To apply, RNs must have at least a 2.75 cumulative GPA from their RN program and submit a resume, letters of recommendation and a statement of purpose, explaining why they want to pursue the degree.
In addition to this, they must undergo an interview.
Students accepted into the program will be granted conditional admission. They must complete nine prerequisite undergraduate courses with at least a 3.0 GPA to remain in the program.
Some of the prerequisites include a writing course for medical professionals, bioethics and an introduction to professional nursing, community nursing and management and leadership theory, according to Deb Vargo, director of the MSN program at Lourdes.
The nine bridge courses allow RNs to bypass a baccalaureate degree and jump right into the MSN program. This eliminates 25 courses, saving students more than $11,000, Hoffman said.
“We have many two year and three year graduates, two year being the associate degree and three year being the diploma program, and we have a shortage of nurses with advanced degrees in this area,” Vargo said. “We thought it would be something unique to offer to those two classifications of nurses.”
The program was designed to fit the needs of nurses working full time, with classes one night a week. It takes three-and-a-half to four-and-a-half years to complete depending on full or part-time status.
“Registered nurses with the associate degrees are one of the fastest growing groups of nurses. However, there is a high demand for masters prepared nurse leaders and educators who are essential to the rapidly changing health care environment,” said Judy Didion, dean of the School of Nursing.
A lot of local hospitals want managers to have at least a BSN, if not an MSN, according to Vargo.
She believes the program will be successful and hopes to have 20 students enrolled in the fall.
“I’ve spoken to several nurses in the area that are interested in the program,” Vargo said.
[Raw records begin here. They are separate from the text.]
This design comes from an exercise in tuning for small area and a short achievable clock period on the open sky130 flow, not from production work. Where RTL was checked, it was by simulation tests only, not by an equivalence proof against the original. Only the layout flow was run in run 5; the RTL was not checked for function there. Power figures rest on the tool's default switching activity, not on a simulated workload.

==> flow/design.v <==
package lcd_regs_pkg;
	localparam logic [1:0] IDLE   = 2'b00;
	localparam logic [1:0] BUSY   = 2'b01;
	localparam logic [1:0] NONSEQ = 2'b10;
	localparam logic [1:0] SEQ    = 2'b11;
	localparam logic [1:0] OKAY  = 2'b00;
	localparam logic [1:0] ERROR = 2'b01;
	localparam logic [1:0] RETRY = 2'b10;
	localparam logic [1:0] SPLIT = 2'b11;
	localparam logic [1:0] CTRL_ST  = 2'b00;
	localparam logic [1:0] WR_OP_ST = 2'b01;
	localparam logic [1:0] RD_OP_ST = 2'b10;
	localparam int DATA_W     = 32;
	localparam int OFFS_W     = 24;
	localparam int WORD_IDX_W = 3;
	localparam int BANK_WORDS = 1 << WORD_IDX_W;
	localparam int MAX_BANKS = 4;
	localparam logic [MAX_BANKS*OFFS_W-1:0] BANK_BASE = {
		24'hE11400,
		24'hE11000,
		24'hE10C00,
		24'hE10000
	};
endpackage
module ahb_ready (
	input  logic       hsel,
	input  logic [1:0] htrans,
	input  logic       dp,
	output logic       hready
);
	assign hready = dp || (hsel && (htrans == lcd_regs_pkg::NONSEQ));
endmodule
module reg_word_next (
	input  logic        hold,
	input  logic        we,
	input  logic [31:0] q,
	input  logic [31:0] wdata,
	output logic [31:0] d
);
	assign d = (q & {32{hold}}) | (wdata & {32{we}});
endmodule
module rd_aoi3 (
	input  logic [2:0]  s,
	input  logic [31:0] a,
	input  logic [31:0] b,
	input  logic [31:0] c,
	output logic [31:0] yn
);
	assign yn = ~(({32{s[0]}} & a) | ({32{s[1]}} & b) | ({32{s[2]}} & c));
endmodule
module rd_aoi2 (
	input  logic [1:0]  s,
	input  logic [31:0] a,
	input  logic [31:0] b,
	output logic [31:0] yn
);
	assign yn = ~(({32{s[0]}} & a) | ({32{s[1]}} & b));
endmodule
module rd_bank (
	input  logic [3*32-1:0] pn,
	input  logic            kill,
	output logic [31:0]     y
);
	assign y = ~((pn[0 +: 32] & pn[32 +: 32] & pn[64 +: 32]) | {32{kill}});
endmodule
module rd_final (
	input  logic [2*32-1:0] bank_rd,
	input  logic            byp,
	input  logic [31:0]     wdata,
	output logic [31:0]     y
);
	assign y = bank_rd[0 +: 32] | bank_rd[32 +: 32] | (wdata & {32{byp}});
endmodule
module lcd_ahb_regs #(
	parameter int NUM_BANKS = 2
) (
	input  logic                     HCLK,
	input  logic                     HRESET,
	input  logic                     HSEL,
	input  logic [31:0]              HADDR,
	input  logic                     HWRITE,
	input  logic [1:0]               HTRANS,
	input  logic [31:0]              HWDATA,
	output logic [31:0]              HRDATA,
	output logic                     HREADY,
	output logic [1:0]               HRESP,
	output logic [NUM_BANKS*256-1:0] regs
);
	localparam int OFFS_W = lcd_regs_pkg::OFFS_W;
	localparam int LO     = 5;
	localparam int NW     = 16;    
	logic          accept;
	logic [1:0]    bank_match;
	logic [7:0]    word_dec;
	assign accept = HSEL && (HTRANS == lcd_regs_pkg::NONSEQ);
	for (genvar b = 0; b < 2; b++) begin : g_match
		localparam logic [OFFS_W-1:0] BASE = lcd_regs_pkg::BANK_BASE[b*OFFS_W +: OFFS_W];
		assign bank_match[b] = (HADDR[OFFS_W-1:LO] == BASE[OFFS_W-1:LO]);
	end
	for (genvar w = 0; w < 8; w++) begin : g_dec
		assign word_dec[w] = (HADDR[4:2] == w);
	end
	logic dp_q;
	logic wr_q;
	logic nwr_q;
	always_ff @(posedge HCLK or posedge HRESET) begin
		if (HRESET) begin
			dp_q  <= 1'b0;
			wr_q  <= 1'b0;
			nwr_q <= 1'b1;
		end else begin
			dp_q  <= accept;
			wr_q  <= accept && HWRITE;
			nwr_q <= !(accept && HWRITE);
		end
	end
	logic [1:0] bank_q;
	logic [7:0] word_q;
	always_ff @(posedge HCLK) begin
		bank_q <= bank_match;
		word_q <= word_dec;
	end
	logic [NW-1:0]    we;
	logic [NW-1:0]    hold;
	logic [NW*32-1:0] regs_d;
	for (genvar i = 0; i < NW; i++) begin : g_reg
		assign we[i]   = wr_q && bank_q[i/8] && word_q[i%8];
		assign hold[i] = nwr_q || !(bank_q[i/8] && word_q[i%8]);
		reg_word_next u_next (
			.hold  (hold[i]),
			.we    (we[i]),
			.q     (regs[i*32 +: 32]),
			.wdata (HWDATA),
			.d     (regs_d[i*32 +: 32])
		);
	end
	always_ff @(posedge HCLK or posedge HRESET) begin
		if (HRESET) begin
			regs <= '0;
		end else begin
			regs <= regs_d;
		end
	end
	logic [1:0]      byp;       
	logic            wbyp;      
	logic [1:0]      bank_kill;
	logic [6*32-1:0] part_n;    
	logic [2*32-1:0] bank_rd;   
	logic [31:0]     rdata_d;
	logic [31:0]     rdata_q;
	for (genvar b = 0; b < 2; b++) begin : g_byp
		assign byp[b]       = wr_q && bank_q[b] && |(word_q & word_dec);
		assign bank_kill[b] = !bank_match[b] || byp[b];
	end
	assign wbyp = (bank_match[0] && byp[0]) || (bank_match[1] && byp[1]);
	for (genvar b = 0; b < 2; b++) begin : g_rd
		for (genvar j = 0; j < 2; j++) begin : g_aoi
			rd_aoi3 u_aoi (
				.s  (word_dec[j*3 +: 3]),
				.a  (regs[(b*8 + j*3 + 0)*32 +: 32]),
				.b  (regs[(b*8 + j*3 + 1)*32 +: 32]),
				.c  (regs[(b*8 + j*3 + 2)*32 +: 32]),
				.yn (part_n[(b*3 + j)*32 +: 32])
			);
		end
		rd_aoi2 u_aoi_last (
			.s  (word_dec[6 +: 2]),
			.a  (regs[(b*8 + 6)*32 +: 32]),
			.b  (regs[(b*8 + 7)*32 +: 32]),
			.yn (part_n[(b*3 + 2)*32 +: 32])
		);
		rd_bank u_bank (
			.pn      (part_n[b*3*32 +: 3*32]),
			.kill    (bank_kill[b]),
			.y       (bank_rd[b*32 +: 32])
		);
	end
	rd_final u_final (
		.bank_rd (bank_rd),
		.byp     (wbyp),
		.wdata   (HWDATA),
		.y       (rdata_d)
	);
	always_ff @(posedge HCLK) begin
		rdata_q <= rdata_d;
	end
	assign HRDATA = rdata_q;
	ahb_ready u_ready (
		.hsel   (HSEL),
		.htrans (HTRANS),
		.dp     (dp_q),
		.hready (HREADY)
	);
	assign HRESP  = lcd_regs_pkg::OKAY;
endmodule
==> flow/flow/run.sh <==
#!/bin/bash
# The standard layout, with two changes to how the resizer works:
# - plain buf_1 cells as the port buffers (buffer_ports otherwise picks
#   clkdlybuf4s50_1, a slow delay cell);
# - timing repair may resize a cell to any footprint of the same function.
set -euo pipefail
bash standard.sh BUFFER_PORTS_ARGS="-buffer_cell sky130_fd_sc_hd__buf_1" MATCH_CELL_FOOTPRINT=0 finish > flow_make.log 2>&1
==> flow/standard.sh <==
#!/bin/bash
# synth_recipe.tcl (not shown) runs the flow's synth.tcl, then flattens the netlist and writes it again
# the make line also repeats each setting of config.mk as NAME=value (left out here)
make -C /OpenROAD-flow-scripts/flow DESIGN_CONFIG=/design/flow/config.mk WORK_HOME=/design/flow/orfs CLKGATE_MAP_FILE= SYNTH_SCRIPT=/design/flow/synth_recipe.tcl "${@:-finish}"
==> flow/config.mk <==
export PLATFORM = sky130hd
export DESIGN_NAME = lcd_ahb_regs
export DESIGN_NICKNAME = lcd_ahb_regs
export VERILOG_FILES = /design/flow/design.v
export SDC_FILE = /design/flow/constraint.sdc
export NUM_CORES = 4
export LEC_CHECK = 0
export CAP_MARGIN = 20
export CORE_MARGIN = 2
export CORE_UTILIZATION = 62
export CTS_BUF_LIST = sky130_fd_sc_hd__clkbuf_8 sky130_fd_sc_hd__clkbuf_16
export CTS_CLUSTER_DIAMETER = 100
export CTS_CLUSTER_SIZE = 30
export SETUP_SLACK_MARGIN = 2.7
export SLEW_MARGIN = 20
export SYNTH_HIERARCHICAL = 1
export SYNTH_MINIMUM_KEEP_SIZE = 0
==> flow/constraint.sdc <==
create_clock -name core_clock -period 5.0 [get_ports {HCLK}]
set_input_delay 1.0000 -clock core_clock [delete_from_list [all_inputs] [get_ports {HCLK}]]
set_output_delay 1.0000 -clock core_clock [all_outputs]
set_load 0.01 [all_outputs]
==> results.sh, run 1 <==
export IMPL_status="timing/DRC/antenna clean"
export IMPL_reg2reg_depth=3
export IMPL_first_pass_iters=11
export IMPL_io_buffer_count=604
export IMPL_die_area_sq_um=38400
export IMPL_min_path_type="flip-flop to flip-flop"
export IMPL_drt_iter0_markers=3263
export IMPL_fillCellCount=2703
export IMPL_worstSetupPathType="input pin to output port"
export IMPL_clock_root_buffer="clkbuf_16"
export IMPL_die_height_um=196
export IMPL_grt_start_max_net_pins=135
export IMPL_grtUsageTotal=0.456
export IMPL_wl_um=90300
export IMPL_r2r_start="wr_q"
export IMPL_whs_endpoint="regs[87]"
export IMPL_ant_nets=0
export IMPL_drv_slew=0
export IMPL_grt_first_pass_wirelength_um=129000
export IMPL_min_from="regs[87]"
export IMPL_grt_remaining_overflow=0
export IMPL_p_leak_nw=11.5
export IMPL_gp_congestion=0.952
export IMPL_cp_start_kind="input pin"
export IMPL_post_place_ws_ps=1280
export IMPL_final_common_cell="buf_1"
export IMPL_r2r_slack_ps=2860
export IMPL_synth_seq_cells=557
export IMPL_fin_worst_skew_ps=47.0
export IMPL_cts_tree="built"
export IMPL_cpMaxStageDelayCell="buf_2"
export IMPL_worstPathBufferInverterCount=2
export IMPL_synth_area_leaders="dfrtp_1 (56%), a22o_1 (18%), buf_6 (6.7%)"
export IMPL_crit_path_max_fanout=2
export IMPL_clk_pin_slew_ps=120
export IMPL_grt_pass1_vias=18500
export IMPL_drc=0
export IMPL_vias=19800
export IMPL_core_sq_um=36400
export IMPL_multiInputGateArea_sq_um=7810
export IMPL_path_cells="buf_6 > nand2_2 > o21bai_1 > buf_2"
export IMPL_rsz0062_at_grt="yes"
export IMPL_layout_area_seq_sq_um=13700
export IMPL_yosysTopAreaCell="dfrtp_1"
export IMPL_num_rows=70
export IMPL_cts_sinks=557
export IMPL_crit_path_max_incr_delay_ps=140
export IMPL_hold_buffers=0
export IMPL_synthCells=1593
export IMPL_place_hpwl_um=60700
export IMPL_antenna_found_initial=1
export IMPL_slew_headroom=0.236
export IMPL_fp_dieW_um=196
export IMPL_timing_final_crit_share=0.477
export IMPL_detail_route_wl_per_cell_um=34.5
export IMPL_hold_depth=1
export IMPL_syn_cell_area_sq_um=22800
export IMPL_power_density_nw_per_um2=276
export IMPL_htree_levels=1
export IMPL_setup_viol=0
export IMPL_cp_arrival_ps=1390
export IMPL_clock_latency_ps=590
export IMPL_clk_path_buf_depth=3
export IMPL_vias_per_cell=7.56
export IMPL_synth_top_area_frac=0.564
export IMPL_synth_seq_area_share=0.602
export IMPL_peakVddDrop_uv=249
export IMPL_fmax_ghz=0.419
export IMPL_avgSynthCellArea_sq_um=14.3
export IMPL_initial_core_util=0.626
export IMPL_cp_end_kind="output port"
export IMPL_drive_above_1_share=0.0993
export IMPL_numCtsBuffers=22
export IMPL_worst_pin_slew_ps=1150
export IMPL_worstPathRequired_ps=4000
export IMPL_area_delta_synth_final_pct=13.0
export IMPL_setup_slack_ps=2610
export IMPL_fin_nets=2201
export IMPL_crit_family="buffers and inverters"
export IMPL_power_w=0.00711
export IMPL_fin_crit_ps=2390
export IMPL_r2r_end="regs[294]"
export IMPL_mostFrequentLayoutCells="buf_1 (576), dfrtp_1 (514), a22o_1 (480)"
export IMPL_hold_viol_final=0
export IMPL_io_pins=617
export IMPL_synth_warnings=7
export IMPL_netlist_cell_type_count=35
export IMPL_cap_violations=0
## area by class of cell
cell class | instances | share of cell area
antenna | 1 | 0.0000970
tap | 468 | 0.0227
timing repair buffer | 670 | 0.117
clock buffer | 23 | 0.0223
multi-input combinational | 879 | 0.303
clock inverter | 16 | 0.00281
inverter | 1 | 0.000291
sequential | 557 | 0.532
## worst max-delay path by stage
stage | startpoint | to | slack (ps) | cells past startpoint
finish | HTRANS[1] | HREADY | 2610 | 4
global route | HTRANS[1] | HREADY | 2580 | 4
CTS | HSEL | HREADY | 2610 | 4
detailed placement | HADDR[2] | rdata_q[12] | 1280 | 6
global placement | HADDR[2] | rdata_q[14] | 1300 | 6
floorplan | HRESET | dp_q | -2990 | 1
## synthesized netlist by cell type
library cell and instances:
mux2i_4 1, a22oi_1 64, dfstp_2 1, nor2_1 5
dfrtp_1 514, nand4_1 1, and3_2 1, nor2b_1 2
a211o_1 30, and2_1 2, buf_4 2, conb_1 1
buf_2 20, inv_1 1, nor3b_1 3, buf_6 136
a22o_2 32, a31oi_1 64, o22a_1 1, and3b_2 2
o2111ai_1 2, clkbuf_1 3, a22o_1 480, or2_2 2
dfxtp_1 42, o21bai_1 1, and3_1 16, nor4b_1 2
a222oi_1 128, a211o_2 2, nor4_1 2, mux4_2 2
nand2_1 24, nor3_1 3, and4_1 1
## sequential cells by signal (all words and copies together) (netlist names)
signal,count
bank_q,2
dp_q,1
wr_q,1
word_q,8
nwr_q,1
rdata_q,32
regs,512
## power breakdown
part | internal, W | switching, W | leakage, nW
registers | 0.00450 | 0.00000522 | 7.53
clock network | 0.000854 | 0.00142 | 0.370
logic | 0.0000563 | 0.000272 | 3.59
total | 0.00541 | 0.00170 | 11.5
## stage by stage
stage               TNS [ps]  area (sq um)  hold WS, ps   util  std cells
finish                     0         25800          546  0.708       2615
global route               0         25800          557  0.708       2615
CTS                        0         25600          546  0.701       2607
detailed placement         0         24500          518  0.673       2549
global placement           0         24500          513  0.673       2547
floorplan           -1539680         22900          564      -       1594
## worst reg2reg max path: stages (launching register included)
cell     delay [ps]
dfrtp_1         620
and3_1          820
buf_4           400
a22o_1          200
## per-module statistics from Yosys (local to each module, per instance)
| module | flops+latches | cells | times used | cell area (sq um) |
|---|---|---|---|---|
| ahb_ready | 0 | 2 | 1 | 11.3 |
| lcd_ahb_regs | 557 | 638 | 1 | 14200 |
| rd_final | 0 | 35 | 1 | 317 |
| reg_word_next | 0 | 38 | 16 | 350 |
| rd_aoi3 | 0 | 41 | 4 | 403 |
| rd_bank | 0 | 35 | 2 | 234 |
| rd_aoi2 | 0 | 38 | 2 | 289 |
## metal layers
metal | part of all wire | vias to the layer above | routed length (um) | GRT usage
li1 | - | 7707 | - | -
met1 | 0.36 | 10000 | 32900 | 0.642
met2 | 0.44 | 1759 | 40100 | 0.689
met3 | 0.13 | 289 | 11800 | 0.102
met4 | 0.061 | 0 | 5480 | 0.194
met5 | 0 | - | 0 | 0
## kinds of logic after synthesis
| logic type | synth area share |
|---|---|
| AO/OA/AOI/OAI | 0.307 |
| buffers and inverters | 0.0728 |
| flip-flops | 0.602 |
| multiplexers | 0.00296 |
| other | 0.000164 |
| AND/OR/NAND/NOR | 0.0156 |
## repair_timing
action | 4_1_cts | 5_1_grt
pin swaps | 10 | 12
setup buffers | 15 | 4
setup endpoints to repair | 65 | 290
gates cloned | 4 | 1
gates resized for setup | 49 | 50
endpoints found under the hold margin | 0 | 0
==> run 2, diff against run 1 <==
--- a/flow/config.mk
+++ b/flow/config.mk
@@ -11,4 +11,4 @@
 export CTS_BUF_LIST = sky130_fd_sc_hd__clkbuf_8 sky130_fd_sc_hd__clkbuf_16
-export CTS_CLUSTER_DIAMETER = 100
-export CTS_CLUSTER_SIZE = 30
+export CTS_CLUSTER_DIAMETER = 60
+export CTS_CLUSTER_SIZE = 16
 export SETUP_SLACK_MARGIN = 2.7
==> run 2 against run 1 <==
Sequential share of layout area down 1.4 points. Highest routed layer unchanged. Flip-flop and latch count unchanged. Clock-buffer cell count up 24. Hold slack worse by 8.4 ps. Die area unchanged. Critical path type unchanged. Still clean. Power up 14%.
==> results.sh, run 2 <==
export IMPL_status="timing/DRC/antenna clean"
export IMPL_final_common_cell="buf_1"
export IMPL_post_place_ws_ps=1280
export IMPL_p_switching_w=0.00191
export IMPL_detail_route_wl_per_cell_um=34.4
export IMPL_yosys_top_cells_count="dfrtp_1 (514), a22o_1 (480), buf_6 (136)"
export IMPL_htree_levels=2
export IMPL_grt_start_max_net_pins=135
export IMPL_vias=20100
export IMPL_met3_length_um=12000
export IMPL_drv_slew=0
export IMPL_clk_pin_slew_ps=70
export IMPL_antenna_found_initial=2
export IMPL_cp_arrival_ps=1390
export IMPL_hold_depth=1
export IMPL_clock_root_buffer="clkbuf_16"
export IMPL_grt_remaining_overflow=0
export IMPL_netlist_cell_type_count=35
export IMPL_wl_um=91500
export IMPL_io_pins=617
export IMPL_synth_async_reset_ratio=0.925
export IMPL_rsz0062_at_grt="yes"
export IMPL_cap_violations=0
export IMPL_synth_top_area_frac=0.564
export IMPL_place_area_sq_um=24500
export IMPL_drc=0
export IMPL_drive_above_1_share=0.107
export IMPL_wl_met1_um=32900
export IMPL_die_area_sq_um=38400
export IMPL_first_pass_iters=8
export IMPL_timing_final_crit_share=0.477
export IMPL_synth_seq_cells=557
export IMPL_worstPathRequired_ps=4000
export IMPL_fin_worst_skew_ps=28.5
export IMPL_vias_per_cell=7.58
export IMPL_largest_reg_flops=512
export IMPL_ant_nets=0
export IMPL_io_buffer_count=604
export IMPL_r2r_start="bank_q[1]"
export IMPL_power_density_nw_per_um2=307
export IMPL_mostFrequentLayoutCells="buf_1 (587), dfrtp_1 (514), a22o_1 (480)"
export IMPL_p_clk_frac=0.405
export IMPL_internal_power_w=0.00621
export IMPL_grtUsageTotal=0.462
export IMPL_grt_pass1_vias=18700
export IMPL_fin_crit_ps=2390
export IMPL_r2r_slack_ps=2820
export IMPL_synth_area_leaders="dfrtp_1 (56%), a22o_1 (18%), buf_6 (6.7%)"
export IMPL_fp_dieW_um=196
export IMPL_min_from="regs[87]"
export IMPL_gp_congestion=0.952
export IMPL_syn_cell_area_sq_um=22800
export IMPL_synth_flop_cell="dfrtp_1"
export IMPL_clk_path_buf_depth=3
export IMPL_avgSynthCellArea_sq_um=14.3
export IMPL_regMostFlops="regs"
export IMPL_initial_core_util=0.626
export IMPL_synth_warnings=7
export IMPL_seqPwrFrac=0.554
export IMPL_reg2reg_depth=4
export IMPL_tns_ps=0
export IMPL_drt_iter0_markers=3411
export IMPL_cp_end_kind="output port"
export IMPL_design_area_sq_um=26500
export IMPL_hold_viol_final=0
export IMPL_die_height_um=196
export IMPL_synth_seq_area_share=0.602
export IMPL_worstSetupPathType="input pin to output port"
export IMPL_p_leak_nw=11.8
export IMPL_numCtsBuffers=42
export IMPL_cp_start_kind="input pin"
export IMPL_hold_buffers=0
export IMPL_yosysTopAreaCell="dfrtp_1"
export IMPL_synth_most_common_cell="dfrtp_1"
export IMPL_r2r_end="regs[371]"
export IMPL_crit_path_max_fanout=2
export IMPL_whs_endpoint="regs[87]"
export IMPL_core_sq_um=36400
export IMPL_setup_slack_ps=2610
export IMPL_reg_top3="regs: 512 flops, rdata_q: 32 flops, word_q: 8 flops"
export IMPL_min_path_type="flip-flop to flip-flop"
export IMPL_peakVddDrop_uv=278
export IMPL_met2_length_um=40700
export IMPL_synthCells=1593
export IMPL_power_w=0.00813
export IMPL_grt_first_pass_wirelength_um=131000
export IMPL_cts_sinks=557
export IMPL_area_delta_synth_final_pct=16.1
export IMPL_setup_viol=0
export IMPL_cts_tree="built"
export IMPL_clock_latency_ps=590
export IMPL_top_layer="met4"
export IMPL_comb_power_share=0.041
export IMPL_fin_nets=2221
export IMPL_slew_headroom=0.238
export IMPL_place_hpwl_um=60700
export IMPL_fmax_ghz=0.419
export IMPL_worst_pin_slew_ps=1140
export IMPL_synth_edff_count=0
export IMPL_swShare=0.235
export IMPL_num_rows=70
-- run 2: cell count changes in the layout (fill, tap and decap cells not counted), moves of 2 or more --
| cell | change |
|---|---|
| a31oi_1 | -5 |
| a31oi_4 | +6 |
| buf_1 | +11 |
| buf_6 | -3 |
| buf_8 | +3 |
| clkbuf_16 | +22 |
| clkbuf_2 | -11 |
| clkbuf_8 | +2 |
| clkinv_4 | +3 |
| inv_1 | +11 |
-- run 2: routing by layer --
metal	vias up	global-route usage
met1	10200	0.645
met4	0	0.236
met5	-	0
met2	1832	0.684
met3	310	0.108
li1	7768	-
-- run 2: final cells by class --
| cell class | instances | area, sq um |
|---|---|---|
| clock inverter | 31 | 136 |
| timing repair buffer | 670 | 3000 |
| tap | 468 | 586 |
| multi-input combinational | 879 | 7890 |
| sequential | 557 | 13700 |
| antenna | 2 | 5.00 |
| clock buffer | 47 | 1150 |
| inverter | 1 | 7.51 |
| fill | 2612 | 9930 |
-- run 2: power by group through the flow --
| stage | Clock [W] | Combinational [W] | Sequential [W] |
|---|---|---|---|
| after floorplan | 0 | 0.000142 | 0.00460 |
| after global placement | 0 | 0.000289 | 0.00459 |
| after detailed placement | 0 | 0.000295 | 0.00459 |
| after CTS | 0.00329 | 0.000310 | 0.00450 |
| after global routing | 0.00346 | 0.000346 | 0.00450 |
| final | 0.00329 | 0.000329 | 0.00450 |
-- run 2: kinds of logic after synthesis --
group	synth area share
and+or+nand+nor	0.0156
muxes	0.00296
buffers and inverters	0.0728
other	0.000164
DFF	0.602
AOI/OAI and AO/OA	0.307
-- run 2: worst max-delay path, cell delays in order --
cell and delay (ps):
buf_6 80, nand2_2 40, o21bai_1 120, buf_2 140
-- run 2: what timing repair did --
item                                    4_1_cts  5_1_grt
resized for setup                            52       47
pin swaps                                    11       14
endpoints found under the setup margin       58      304
cloned                                        4        1
endpoints found under the hold margin         0        0
buffers inserted                             14        5
-- run 2: Yosys stat by module, one instance, submodules excluded --
| module | cell area, sq um | flip-flops and latches |
|---|---|---|
| lcd_ahb_regs | 14200 | 557 |
| rd_aoi3 | 403 | 0 |
| reg_word_next | 350 | 0 |
| rd_final | 317 | 0 |
| rd_aoi2 | 289 | 0 |
| rd_bank | 234 | 0 |
| ahb_ready | 11.3 | 0 |
-- run 2: per-stage QoR --
step	utilization	hold slack (ps)	instances
6_report	0.727	538	2655
5_1_grt	0.727	547	2654
4_1_cts	0.719	536	2645
3_5_place_dp	0.673	518	2549
3_3_place_gp	0.673	513	2547
2_1_floorplan	-	564	1594
-- run 2: worst max-delay path by stage --
| stage | startpoint | slack [ps] | end | cells after the start |
|---|---|---|---|---|
| after global placement | HADDR[2] | 1300 | rdata_q[14] | 6 |
| final | HTRANS[1] | 2610 | HREADY | 4 |
| after CTS | HSEL | 2610 | HREADY | 4 |
| after global routing | HTRANS[1] | 2580 | HREADY | 4 |
| after detailed placement | HADDR[2] | 1280 | rdata_q[12] | 6 |
| after floorplan | HRESET | -2990 | dp_q | 1 |
==> run 3, diff against run 2 <==
--- a/flow/config.mk
+++ b/flow/config.mk
@@ -11,4 +11,4 @@
 export CTS_BUF_LIST = sky130_fd_sc_hd__clkbuf_8 sky130_fd_sc_hd__clkbuf_16
-export CTS_CLUSTER_DIAMETER = 60
-export CTS_CLUSTER_SIZE = 16
+export CTS_CLUSTER_DIAMETER = 80
+export CTS_CLUSTER_SIZE = 24
 export SETUP_SLACK_MARGIN = 2.7
==> run 3 against run 2 <==
Still clean. Routed wire length down 0.73%. Clock power down 22%. Critical path depth did not move. Combinational power hardly changed. Global-route usage is 0.46 points lower.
For more information, call Vargo at (419) 824-3792.
Lourdes has offered the RN to BSN program for more than 20 years according to Hoffman.
Lourdes’ Nursing program is accredited by the Commission on Collegiate Nursing Education. Other nursing programs include, Basic Pre-Licensure BSN, Nurses Aid to BSN, LPN to BSN, RN to BSN, Nurse Educator, Nurse Leader, Nursing Education Graduate Certificate, Nursing Leadership Graduate Certificate and Operating Room First Assistant.